The other example I think was to deal with winged and furry creatures. Down the sidewalk ahead of me I noticed an unusual glistening in morning light. I’m not sure of the tree. Around every small possibility, maybe thirty or more, some one had placed a zip lock bag. I guess they serve the same purpose as netting on a tomato plant. The message is sit there and drool. Just don’t eat the produce. Unfortunately, my walks are a random ramble, so I may never know if the owner’s efforts were affective.

Mixed with the desire to enjoy our own fruits is the pleasure we gain to offer by our choice with open hands. Hoarding can sour the harvest. A children’s share song is “The man who has plenty of good peanuts, and gives his neighbors none, Shan’t have any of my peanuts when his peanuts are gone.” The boy across the street brought me two pods of his purple okra. I have my own fruits to share. They are not visible and others never snatch them from me. If I make them available, though, they multiply, and there are enough for everyone.

But the fruit of the Spirit is love, joy, peace, long-suffering, gentleness, goodness, faith, meekness, temperance. Galatians 5:22-23

Bloom/Move

Newton’s third law of motion:  For every action there is an equal and opposite reaction.  During this week, that has been my stable point for some linguistic, philosophical, and theological thoughts. What I’m trying to say now is mostly for me.  I just need to sort and this is my means. I do have some unmoveable beliefs, yet I am also a Jewish rabbi:  On one hand and on the other. In the midst of moral, economic, and health decisions causing pronouncements to be made, I am inclined to look at the other side to find balance. Part of my search involve those verities we call proverbs or adages.  Choose your favorite.  Too many cooks spoil the broth/ Many hands make light work.  Look before you leap/Strike while the iron is hot.

These ruminations started Sunday with a good sermon based on Jeremiah 29:7 -‘ Seek the welfare of the city where I have sent you into exile.”  We are all in exile from what we thought was normal.  Then the pithy saying was “Bloom where you are planted.” The truth in that is doing your best may lead to survival, yet may not be the end of the story.

Charis parable.  A friend gave me some ground orchids with the advice they would spread and give purple delight.  I did some reading and planted them. For two years they produced a bloom, yet nothing like what was promised.  I went to my always next step for puny plants. I moved them.  And lo, it was like a miracle.  The foliage was green and lush and the many amethyst blossoms shone across the whole yard. They had bloomed where they were planted.  They thrived in the right conditions.
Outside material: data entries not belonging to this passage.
==> src/verilog/drive_regs_consts.svh <==
// Register offsets, field positions and reset values for the drive register bank.
// Assumes byte addressing on a 32-bit APB; each register is one aligned word.
`ifndef DRIVE_REGS_CONSTS_SVH
`define DRIVE_REGS_CONSTS_SVH

// Register indices (printed numbers are not all multiples of four)
`define IDX_BCAST_OP       16'h0001
`define IDX_BCAST_SPEED    16'h0002
`define IDX_STATUS_FLAGS   16'h002C
`define IDX_OUT_CONTACT    16'h002D
`define IDX_DC_BUS         16'h0031
`define IDX_PID_FB         16'h0038
`define IDX_PID_IN         16'h0039
`define IDX_PID_OUT        16'h003A
`define IDX_CPU_REV        16'h003B
`define IDX_FLASH_REV      16'h003C
`define IDX_LINK_ERR       16'h003D
`define IDX_RATED_POWER    16'h003E
`define IDX_CTRL_METHOD    16'h003F
// Own control register: enables that let the broadcast word drive inputs 5..7
`define IDX_LOCAL_CTRL     16'h0040

// Operation word field positions
`define OP_RUN_BIT         0
`define OP_REV_BIT         1
`define OP_EXTERR_BIT      4
`define OP_ERRRST_BIT      5
`define OP_IN5_BIT         12
`define OP_IN6_BIT         13
`define OP_IN7_BIT         14

// Status flag positions
`define ST_RUN_BIT         0
`define ST_FDET1_BIT       4
`define ST_FDET2_BIT       5
`define ST_UV_BIT          7
`define ST_BB_BIT          8
`define ST_FREF_SRC_BIT    9
`define ST_RUN_SRC_BIT     10
`define ST_ERR_BIT         14
`define ST_TMO_BIT         15

// Link error detail mask: bits 0,1,3,4,5
`define LINK_ERR_MASK      16'h003B

// Reset values
`define RST_WORD16         16'h0000
`endif

==> src/verilog/drive_regs_pkg.sv <==
// Types shared by the drive register bank.
// Assumes nothing beyond a SystemVerilog compiler.
package drive_regs_pkg;
  typedef logic [15:0] reg16_t;  // One two-byte register value
endpackage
I’m trying not to shrivel in these days. I am seeking actions and words that help me and all around me.  Deep inside I know these are not my best blooms, yet they are an offering of possibilities. What I question leads to a right decision and the surety to continue on an opening path.  Or another opposite:  Doubt is the beginning of wisdom/Faith will move mountains. Doing my best where I am, leads to God’s next statement.

For I know the plans I have for you, says the Lord, plans for welfare and not for evil.

Jeremiah 29:11

Nor Rain, Nor Heat

Not official, yet these words are part of the pledge of the postal deliverers. Snow and gloom of night are in there, but the first two are especially true of Houston. I don’t know where you are in life with communication.  I’m right there with some next step items.  No Instagram, yet e-mail does get the word said quickly.  Some use that option or maybe have moved on to texts or some other vocabulary I don’t know. An excitement builds in opening the mail box or hearing a plop on the floor by the door that a faint bing doesn’t begin to match. So cheers for the United States Post Office even as it struggles.

Benjamin Franklin, the crusty pithy colonial Renaissance man, was first connected with a  postal system out of Philadelphia in 1753.  In July, 1775, a colonial postal system was begun with his being the first postmaster general.  For a good part of my life, mail was a way to communicate.  School children were taught the proper way to write various letters from obligatory thank you notes to business letters. Mail came twice a day and once on Saturday, and special stamps were needed the the missile went by plane.  The Post Offices in towns were almost as important a gathering place as one of the local stores.

Letters were treasured.  They contained letterimportant news or words of love to be gathered and tied with a satin ribbon. Today these are considered primary sources for any historical documents. In my mother’s bottom bureau drawer were a gathering from her grandchildren over the years.  A single crayon mark from a young one and several lines slanting downward across a  page telling about a school occasion from a pre-teen boy. Doug gave me a notebook with letters I had written him during an around the world trip thirty years ago. I had to plan ahead for them to reach the receiving point when he was there.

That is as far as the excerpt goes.